> **WORK ORDER**
Report each line of the entries below that has the word "else" in it.

> **DATA TO USE**
## src/rtl/gpio_pkg.sv

```systemverilog
package gpio_pkg;
    // Control registers occupy one 32-byte block; word index = addr[4:2]
    localparam logic [11:0] CTL_BASE = 12'h400;

    typedef enum logic [2:0] {
        CW_DIR    = 3'd0,
        CW_SENSE  = 3'd1,
        CW_BOTH   = 3'd2,
        CW_POLAR  = 3'd3,
        CW_ENABLE = 3'd4,
        CW_RAW    = 3'd5,
        CW_MASKED = 3'd6,
        CW_CLEAR  = 3'd7
    } ctl_word_e;
endpackage

```

## src/rtl/gpio_sync.sv

```systemverilog
module gpio_sync #(
    parameter int unsigned WIDTH  = 8,
    parameter int unsigned STAGES = 2
) (
    input  logic             clk,
    input  logic             rst_n,
    input  logic [WIDTH-1:0] d,
    output logic [WIDTH-1:0] q
);
    logic [WIDTH-1:0] stage [STAGES];

    always_ff @(posedge clk or negedge rst_n) begin
        if (!rst_n) stage[0] <= '0;
        else        stage[0] <= d;
    end

    for (genvar k = 1; k < STAGES; k++) begin : g_stage
        always_ff @(posedge clk or negedge rst_n) begin
            if (!rst_n) stage[k] <= '0;
            else        stage[k] <= stage[k-1];
        end
    end

    assign q = stage[STAGES-1];
endmodule

```

## src/rtl/gpio_irq_detect.sv

```systemverilog
module gpio_irq_detect #(
    parameter int unsigned NPIN = 8
) (
    input  logic            clk,
    input  logic            rst_n,
    input  logic [NPIN-1:0] sin,
    input  logic [NPIN-1:0] sense_lvl,
    input  logic [NPIN-1:0] both_edge,
    input  logic [NPIN-1:0] polar_hi,
    input  logic [NPIN-1:0] clr,
    output logic [NPIN-1:0] raw
);
    logic [NPIN-1:0] prev_q;
    logic [NPIN-1:0] edge_q;
    logic [NPIN-1:0] rise, fall, hit, lvl;

    always_comb begin
        rise = sin & ~prev_q;
        fall = ~sin & prev_q;
        hit  = ~sense_lvl & ((both_edge & (rise | fall)) |
                             (~both_edge & ((polar_hi & rise) | (~polar_hi & fall))));
        lvl  = ~(sin ^ polar_hi);
        raw  = (sense_lvl & lvl) | (~sense_lvl & edge_q);
    end

    always_ff @(posedge clk or negedge rst_n) begin
        if (!rst_n) begin
            prev_q <= '0;
            edge_q <= '0;
        end else begin
            prev_q <= sin;
            edge_q <= hit | (edge_q & ~clr);
        end
    end

    AST_CLEAR_ONLY_W1: assert property (@(posedge clk) disable iff (!rst_n)
        ($past(edge_q) & ~edge_q & ~$past(clr)) == '0);
    AST_EDGE_NEEDS_CHANGE: assert property (@(posedge clk) disable iff (!rst_n)
        (edge_q & ~$past(edge_q) & ~($past(sin) ^ $past(prev_q))) == '0);
    AST_LEVEL_NO_LATCH: assert property (@(posedge clk) disable iff (!rst_n)
        (edge_q & ~$past(edge_q) & $past(sense_lvl)) == '0);
endmodule

```

## src/rtl/gpio_regs.sv

```systemverilog
module gpio_regs
    import gpio_pkg::*;
#(
    parameter int unsigned NPIN = 8,
    parameter int unsigned AW   = 12
) (
    input  logic            clk,
    input  logic            rst_n,
    input  logic            bus_sel,
    input  logic            bus_wr,
    input  logic [AW-1:0]   bus_addr,
    input  logic [NPIN-1:0] bus_wdata,
    output logic [NPIN-1:0] bus_rdata,
    input  logic [NPIN-1:0] sin,
    input  logic [NPIN-1:0] raw,
    input  logic [NPIN-1:0] masked,
    output logic [NPIN-1:0] dir,
    output logic [NPIN-1:0] dout,
    output logic [NPIN-1:0] sense_lvl,
    output logic [NPIN-1:0] both_edge,
    output logic [NPIN-1:0] polar_hi,
    output logic [NPIN-1:0] enable,
    output logic [NPIN-1:0] clr
);
    localparam int unsigned MSB_LO = NPIN + 2;

    logic            wr_en, rd_en, in_data, in_ctl;
    logic [NPIN-1:0] pmask, wmask, rd_val;
    ctl_word_e       word;

    always_comb begin
        wr_en   = bus_sel & bus_wr;
        rd_en   = bus_sel & ~bus_wr;
        in_data = (bus_addr[AW-1:10] == '0);
        in_ctl  = (bus_addr[AW-1:5] == CTL_BASE[AW-1:5]);
        word    = ctl_word_e'(bus_addr[4:2]);
        pmask   = bus_addr[MSB_LO-1:2];
        wmask   = (wr_en && in_data) ? (pmask & dir) : '0;
        clr     = (wr_en && in_ctl && word == CW_CLEAR) ? bus_wdata : '0;
    end

    always_comb begin
        rd_val = '0;
        if (in_data) begin
            rd_val = pmask & ((dir & dout) | (~dir & sin));
        end else if (in_ctl) begin
            unique case (word)
                CW_DIR:    rd_val = dir;
                CW_SENSE:  rd_val = sense_lvl;
                CW_BOTH:   rd_val = both_edge;
                CW_POLAR:  rd_val = polar_hi;
                CW_ENABLE: rd_val = enable;
                CW_RAW:    rd_val = raw;
                CW_MASKED: rd_val = masked;
                CW_CLEAR:  rd_val = '0;
            endcase
        end
    end

    always_ff @(posedge clk or negedge rst_n) begin
        if (!rst_n) begin
            dir       <= '0;
            dout      <= '0;
            sense_lvl <= '0;
            both_edge <= '0;
            polar_hi  <= '0;
            enable    <= '0;
            bus_rdata <= '0;
        end else begin
            dout <= (dout & ~wmask) | (bus_wdata & wmask);
            if (wr_en && in_ctl) begin
                unique case (word)
                    CW_DIR:    dir       <= bus_wdata;
                    CW_SENSE:  sense_lvl <= bus_wdata;
                    CW_BOTH:   both_edge <= bus_wdata;
                    CW_POLAR:  polar_hi  <= bus_wdata;
                    CW_ENABLE: enable    <= bus_wdata;
                    default:   ;
                endcase
            end
            if (rd_en) bus_rdata <= rd_val;
        end
    end

    logic            rd_data_hit;
    logic [NPIN-1:0] wr_pmask;
    assign rd_data_hit = rd_en & in_data;
    assign wr_pmask    = (wr_en && in_data) ? pmask : '0;

    AST_INPUT_HOLD: assert property (@(posedge clk) disable iff (!rst_n)
        ((dout ^ $past(dout)) & ~$past(dir)) == '0);
    AST_DATA_MASK: assert property (@(posedge clk) disable iff (!rst_n)
        ((dout ^ $past(dout)) & ~$past(wr_pmask)) == '0);
    AST_RD_UNMASKED_ZERO: assert property (@(posedge clk) disable iff (!rst_n)
        $past(rd_data_hit) |-> ((bus_rdata & ~$past(pmask)) == '0));
endmodule

```

## src/rtl/gpio_ctrl.sv

```systemverilog
module gpio_ctrl #(
    parameter int unsigned NPIN = 8,
    parameter int unsigned AW   = 12,
    parameter int unsigned SYNC = 2
) (
    input  logic            clk,
    input  logic            rst_n,
    input  logic            bus_sel,
    input  logic            bus_wr,
    input  logic [AW-1:0]   bus_addr,
    input  logic [NPIN-1:0] bus_wdata,
    output logic [NPIN-1:0] bus_rdata,
    input  logic [NPIN-1:0] pin_in,
    output logic [NPIN-1:0] pin_out,
    output logic [NPIN-1:0] pin_oe,
    output logic            irq
);
    logic [NPIN-1:0] sin, raw, masked;
    logic [NPIN-1:0] dir, dout, sense_lvl, both_edge, polar_hi, enable, clr;

    gpio_sync #(.WIDTH(NPIN), .STAGES(SYNC)) u_sync (
        .clk(clk), .rst_n(rst_n), .d(pin_in), .q(sin)
    );

    gpio_regs #(.NPIN(NPIN), .AW(AW)) u_regs (
        .clk(clk), .rst_n(rst_n),
        .bus_sel(bus_sel), .bus_wr(bus_wr), .bus_addr(bus_addr),
        .bus_wdata(bus_wdata), .bus_rdata(bus_rdata),
        .sin(sin), .raw(raw), .masked(masked),
        .dir(dir), .dout(dout), .sense_lvl(sense_lvl), .both_edge(both_edge),
        .polar_hi(polar_hi), .enable(enable), .clr(clr)
    );

    gpio_irq_detect #(.NPIN(NPIN)) u_det (
        .clk(clk), .rst_n(rst_n), .sin(sin),
        .sense_lvl(sense_lvl), .both_edge(both_edge), .polar_hi(polar_hi),
        .clr(clr), .raw(raw)
    );

    assign masked  = raw & enable;
    assign irq     = |masked;
    assign pin_out = dout;
    assign pin_oe  = dir;

    AST_IRQ_NEEDS_ENABLE: assert property (@(posedge clk) disable iff (!rst_n)
        (enable == '0) |-> !irq);
    AST_OE_STABLE_NO_WRITE: assert property (@(posedge clk) disable iff (!rst_n)
        !$past(bus_sel && bus_wr) |-> $stable(pin_oe));
endmodule

```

> **ANSWER BELOW**
        else        stage[0] <= d;
            else        stage[k] <= stage[k-1];
        end else begin
        end else if (in_ctl) begin
        end else begin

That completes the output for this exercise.